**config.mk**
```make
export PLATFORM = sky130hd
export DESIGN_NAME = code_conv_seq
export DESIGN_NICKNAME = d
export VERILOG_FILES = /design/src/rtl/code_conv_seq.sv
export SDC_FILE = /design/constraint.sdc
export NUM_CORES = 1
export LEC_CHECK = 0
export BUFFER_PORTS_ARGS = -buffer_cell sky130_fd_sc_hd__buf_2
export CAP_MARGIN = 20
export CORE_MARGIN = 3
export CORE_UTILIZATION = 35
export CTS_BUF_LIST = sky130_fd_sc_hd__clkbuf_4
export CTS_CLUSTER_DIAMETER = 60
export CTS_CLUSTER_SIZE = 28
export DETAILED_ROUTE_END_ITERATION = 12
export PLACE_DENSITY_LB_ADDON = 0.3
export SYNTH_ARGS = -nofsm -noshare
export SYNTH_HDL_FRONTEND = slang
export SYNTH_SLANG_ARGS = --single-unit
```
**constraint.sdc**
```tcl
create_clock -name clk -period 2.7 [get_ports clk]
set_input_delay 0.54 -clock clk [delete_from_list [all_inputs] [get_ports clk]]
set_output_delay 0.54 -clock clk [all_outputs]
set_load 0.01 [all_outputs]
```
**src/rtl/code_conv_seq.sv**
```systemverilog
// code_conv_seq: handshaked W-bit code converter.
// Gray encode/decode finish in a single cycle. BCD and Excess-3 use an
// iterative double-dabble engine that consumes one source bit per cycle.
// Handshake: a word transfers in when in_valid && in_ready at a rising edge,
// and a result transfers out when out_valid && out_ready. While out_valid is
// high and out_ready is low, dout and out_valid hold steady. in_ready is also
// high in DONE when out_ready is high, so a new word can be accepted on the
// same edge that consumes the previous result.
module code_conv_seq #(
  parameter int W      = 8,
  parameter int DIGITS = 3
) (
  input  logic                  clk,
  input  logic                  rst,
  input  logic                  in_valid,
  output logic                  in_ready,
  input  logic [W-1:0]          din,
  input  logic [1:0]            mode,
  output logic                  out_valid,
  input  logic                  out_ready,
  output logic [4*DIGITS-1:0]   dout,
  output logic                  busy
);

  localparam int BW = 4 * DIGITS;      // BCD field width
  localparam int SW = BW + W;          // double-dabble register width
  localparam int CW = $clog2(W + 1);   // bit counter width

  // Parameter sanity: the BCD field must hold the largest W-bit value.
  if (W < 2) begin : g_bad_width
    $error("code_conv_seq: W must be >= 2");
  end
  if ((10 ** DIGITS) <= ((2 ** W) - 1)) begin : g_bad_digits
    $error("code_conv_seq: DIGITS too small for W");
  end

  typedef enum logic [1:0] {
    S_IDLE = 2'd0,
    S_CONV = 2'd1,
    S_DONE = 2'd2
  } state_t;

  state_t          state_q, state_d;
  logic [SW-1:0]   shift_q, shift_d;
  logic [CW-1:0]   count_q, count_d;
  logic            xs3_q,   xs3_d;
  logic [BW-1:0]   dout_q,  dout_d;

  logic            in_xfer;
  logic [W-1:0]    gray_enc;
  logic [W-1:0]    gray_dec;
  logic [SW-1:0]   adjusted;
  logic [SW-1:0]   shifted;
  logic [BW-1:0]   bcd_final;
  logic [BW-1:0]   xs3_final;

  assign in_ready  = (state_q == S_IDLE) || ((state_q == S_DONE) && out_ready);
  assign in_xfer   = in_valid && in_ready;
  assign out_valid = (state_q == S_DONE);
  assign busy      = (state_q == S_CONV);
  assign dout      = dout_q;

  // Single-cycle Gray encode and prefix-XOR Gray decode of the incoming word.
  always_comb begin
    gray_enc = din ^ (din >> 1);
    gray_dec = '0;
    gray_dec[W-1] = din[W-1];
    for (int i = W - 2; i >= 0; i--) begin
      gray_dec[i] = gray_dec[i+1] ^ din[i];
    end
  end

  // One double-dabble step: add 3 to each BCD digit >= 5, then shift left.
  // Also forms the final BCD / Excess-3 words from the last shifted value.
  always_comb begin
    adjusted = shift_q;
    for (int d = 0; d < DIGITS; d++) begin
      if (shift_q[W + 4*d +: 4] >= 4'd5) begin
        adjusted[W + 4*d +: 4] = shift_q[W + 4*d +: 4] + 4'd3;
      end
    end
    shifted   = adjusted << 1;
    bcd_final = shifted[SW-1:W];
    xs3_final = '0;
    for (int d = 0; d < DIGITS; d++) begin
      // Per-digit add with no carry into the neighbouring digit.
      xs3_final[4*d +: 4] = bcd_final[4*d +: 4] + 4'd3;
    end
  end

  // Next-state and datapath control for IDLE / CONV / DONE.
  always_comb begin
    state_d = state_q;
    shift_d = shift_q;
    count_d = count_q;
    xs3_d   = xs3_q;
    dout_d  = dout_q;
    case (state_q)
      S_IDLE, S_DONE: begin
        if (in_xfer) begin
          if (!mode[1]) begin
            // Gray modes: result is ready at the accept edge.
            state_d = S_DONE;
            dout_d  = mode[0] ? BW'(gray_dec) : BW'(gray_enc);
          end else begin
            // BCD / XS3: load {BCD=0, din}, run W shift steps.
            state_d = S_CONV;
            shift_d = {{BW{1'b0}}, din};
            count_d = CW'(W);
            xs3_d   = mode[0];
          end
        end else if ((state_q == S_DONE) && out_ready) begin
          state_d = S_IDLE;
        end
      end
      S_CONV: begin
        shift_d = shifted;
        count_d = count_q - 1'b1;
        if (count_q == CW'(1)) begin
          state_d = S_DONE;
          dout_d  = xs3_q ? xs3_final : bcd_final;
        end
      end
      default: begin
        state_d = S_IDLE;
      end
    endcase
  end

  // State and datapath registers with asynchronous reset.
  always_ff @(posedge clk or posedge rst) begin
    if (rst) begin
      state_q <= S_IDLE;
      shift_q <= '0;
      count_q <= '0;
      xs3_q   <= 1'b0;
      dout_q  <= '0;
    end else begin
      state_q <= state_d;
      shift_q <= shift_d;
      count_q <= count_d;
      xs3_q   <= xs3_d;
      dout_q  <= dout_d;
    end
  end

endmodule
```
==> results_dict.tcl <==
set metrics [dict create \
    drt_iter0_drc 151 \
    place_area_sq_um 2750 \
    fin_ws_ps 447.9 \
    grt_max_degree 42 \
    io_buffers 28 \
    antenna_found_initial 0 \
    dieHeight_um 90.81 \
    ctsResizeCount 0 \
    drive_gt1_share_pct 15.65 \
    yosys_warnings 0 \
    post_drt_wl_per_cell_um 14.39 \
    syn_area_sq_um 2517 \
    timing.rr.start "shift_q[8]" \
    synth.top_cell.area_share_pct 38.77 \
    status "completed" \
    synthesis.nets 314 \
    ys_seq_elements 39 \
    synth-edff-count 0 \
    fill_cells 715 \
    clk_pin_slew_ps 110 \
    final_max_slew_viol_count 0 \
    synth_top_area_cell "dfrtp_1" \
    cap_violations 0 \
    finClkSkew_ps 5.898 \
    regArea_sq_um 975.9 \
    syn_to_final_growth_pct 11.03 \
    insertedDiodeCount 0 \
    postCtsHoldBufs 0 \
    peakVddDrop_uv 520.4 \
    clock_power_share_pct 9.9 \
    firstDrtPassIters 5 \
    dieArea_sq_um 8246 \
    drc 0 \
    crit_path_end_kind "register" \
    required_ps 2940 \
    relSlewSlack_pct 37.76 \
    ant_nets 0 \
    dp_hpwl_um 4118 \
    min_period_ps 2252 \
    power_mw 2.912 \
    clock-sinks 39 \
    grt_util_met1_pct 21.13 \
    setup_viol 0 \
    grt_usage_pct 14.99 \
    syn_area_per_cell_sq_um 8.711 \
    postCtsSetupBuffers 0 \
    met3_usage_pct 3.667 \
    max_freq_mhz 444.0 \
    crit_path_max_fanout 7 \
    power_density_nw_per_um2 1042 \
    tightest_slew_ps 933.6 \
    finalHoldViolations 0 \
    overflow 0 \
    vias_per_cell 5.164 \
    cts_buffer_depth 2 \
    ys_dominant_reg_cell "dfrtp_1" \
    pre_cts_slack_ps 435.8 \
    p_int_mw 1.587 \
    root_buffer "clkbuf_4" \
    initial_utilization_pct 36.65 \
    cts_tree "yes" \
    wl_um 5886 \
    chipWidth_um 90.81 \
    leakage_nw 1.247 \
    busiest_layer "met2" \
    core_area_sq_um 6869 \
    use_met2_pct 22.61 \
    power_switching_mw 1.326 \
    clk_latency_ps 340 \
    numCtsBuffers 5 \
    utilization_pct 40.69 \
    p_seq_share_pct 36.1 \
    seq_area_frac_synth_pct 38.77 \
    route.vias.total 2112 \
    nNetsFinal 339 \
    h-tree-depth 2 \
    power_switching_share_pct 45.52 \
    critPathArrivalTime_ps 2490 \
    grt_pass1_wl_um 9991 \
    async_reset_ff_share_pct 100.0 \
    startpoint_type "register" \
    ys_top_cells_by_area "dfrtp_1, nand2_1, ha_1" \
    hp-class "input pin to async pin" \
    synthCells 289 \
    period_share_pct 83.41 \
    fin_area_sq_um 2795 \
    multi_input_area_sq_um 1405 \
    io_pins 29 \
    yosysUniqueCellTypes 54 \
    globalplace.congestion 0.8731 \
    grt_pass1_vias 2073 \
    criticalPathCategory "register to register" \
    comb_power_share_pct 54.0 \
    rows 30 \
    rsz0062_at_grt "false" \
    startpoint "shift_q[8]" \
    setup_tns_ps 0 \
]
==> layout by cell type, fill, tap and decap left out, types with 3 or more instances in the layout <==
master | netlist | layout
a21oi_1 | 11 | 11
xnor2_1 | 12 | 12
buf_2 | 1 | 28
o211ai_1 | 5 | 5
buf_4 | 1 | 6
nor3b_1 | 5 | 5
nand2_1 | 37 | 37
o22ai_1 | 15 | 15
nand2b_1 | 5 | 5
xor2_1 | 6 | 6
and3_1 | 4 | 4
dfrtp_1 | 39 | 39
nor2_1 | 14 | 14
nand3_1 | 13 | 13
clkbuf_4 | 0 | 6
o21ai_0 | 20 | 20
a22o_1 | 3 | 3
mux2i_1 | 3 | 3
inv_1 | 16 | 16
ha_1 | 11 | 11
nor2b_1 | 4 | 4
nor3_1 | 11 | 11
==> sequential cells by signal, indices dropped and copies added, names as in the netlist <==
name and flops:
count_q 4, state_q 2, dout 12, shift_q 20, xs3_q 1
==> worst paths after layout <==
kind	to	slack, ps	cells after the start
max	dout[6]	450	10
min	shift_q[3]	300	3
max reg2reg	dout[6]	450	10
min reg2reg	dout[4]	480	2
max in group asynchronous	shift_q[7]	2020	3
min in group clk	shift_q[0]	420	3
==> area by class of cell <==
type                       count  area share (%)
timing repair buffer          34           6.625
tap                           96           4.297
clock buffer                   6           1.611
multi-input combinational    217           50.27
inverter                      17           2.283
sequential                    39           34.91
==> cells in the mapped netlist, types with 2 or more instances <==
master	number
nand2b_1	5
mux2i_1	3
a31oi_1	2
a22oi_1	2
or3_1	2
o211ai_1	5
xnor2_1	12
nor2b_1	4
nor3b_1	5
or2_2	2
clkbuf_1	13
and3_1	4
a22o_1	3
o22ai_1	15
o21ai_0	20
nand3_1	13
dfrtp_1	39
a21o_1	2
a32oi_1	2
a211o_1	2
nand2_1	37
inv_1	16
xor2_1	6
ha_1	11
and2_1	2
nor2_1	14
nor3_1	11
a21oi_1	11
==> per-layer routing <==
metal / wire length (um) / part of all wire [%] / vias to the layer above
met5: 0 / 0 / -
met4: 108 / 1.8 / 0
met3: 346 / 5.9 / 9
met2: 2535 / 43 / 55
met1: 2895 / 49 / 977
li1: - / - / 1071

# # # #

| ACTION ITEM |
Filter the entries down to the lines that hold "datapath". Copy those lines.

| RESULT FOR THIS EXERCISE |
  // Next-state and datapath control for IDLE / CONV / DONE.
  // State and datapath registers with asynchronous reset.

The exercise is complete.